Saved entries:
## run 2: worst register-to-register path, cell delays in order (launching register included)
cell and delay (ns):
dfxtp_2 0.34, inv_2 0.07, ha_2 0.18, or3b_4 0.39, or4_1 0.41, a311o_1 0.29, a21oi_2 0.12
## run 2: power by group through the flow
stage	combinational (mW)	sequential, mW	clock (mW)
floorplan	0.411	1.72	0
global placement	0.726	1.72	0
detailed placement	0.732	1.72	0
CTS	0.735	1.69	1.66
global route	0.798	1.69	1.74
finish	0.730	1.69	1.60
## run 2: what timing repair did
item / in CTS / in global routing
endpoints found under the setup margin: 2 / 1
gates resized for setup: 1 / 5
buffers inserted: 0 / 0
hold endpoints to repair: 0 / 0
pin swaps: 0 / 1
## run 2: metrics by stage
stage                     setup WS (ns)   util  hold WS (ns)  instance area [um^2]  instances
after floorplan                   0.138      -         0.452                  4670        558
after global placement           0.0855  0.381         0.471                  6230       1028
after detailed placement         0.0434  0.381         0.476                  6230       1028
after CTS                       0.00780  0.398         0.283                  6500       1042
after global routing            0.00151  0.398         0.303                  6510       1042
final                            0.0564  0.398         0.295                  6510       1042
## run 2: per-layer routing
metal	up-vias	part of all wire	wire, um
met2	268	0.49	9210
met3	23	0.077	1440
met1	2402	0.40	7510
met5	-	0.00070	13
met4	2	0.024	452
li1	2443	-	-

Problem requirements:
What is wanted is every line from the first line of the entries through the line that contains "after global routing", given again exactly.

Response box:
## run 2: worst register-to-register path, cell delays in order (launching register included)
cell and delay (ns):
dfxtp_2 0.34, inv_2 0.07, ha_2 0.18, or3b_4 0.39, or4_1 0.41, a311o_1 0.29, a21oi_2 0.12
## run 2: power by group through the flow
stage	combinational (mW)	sequential, mW	clock (mW)
floorplan	0.411	1.72	0
global placement	0.726	1.72	0
detailed placement	0.732	1.72	0
CTS	0.735	1.69	1.66
global route	0.798	1.69	1.74
finish	0.730	1.69	1.60
## run 2: what timing repair did
item / in CTS / in global routing
endpoints found under the setup margin: 2 / 1
gates resized for setup: 1 / 5
buffers inserted: 0 / 0
hold endpoints to repair: 0 / 0
pin swaps: 0 / 1
## run 2: metrics by stage
stage                     setup WS (ns)   util  hold WS (ns)  instance area [um^2]  instances
after floorplan                   0.138      -         0.452                  4670        558
after global placement           0.0855  0.381         0.471                  6230       1028
after detailed placement         0.0434  0.381         0.476                  6230       1028
after CTS                       0.00780  0.398         0.283                  6500       1042
after global routing            0.00151  0.398         0.303                  6510       1042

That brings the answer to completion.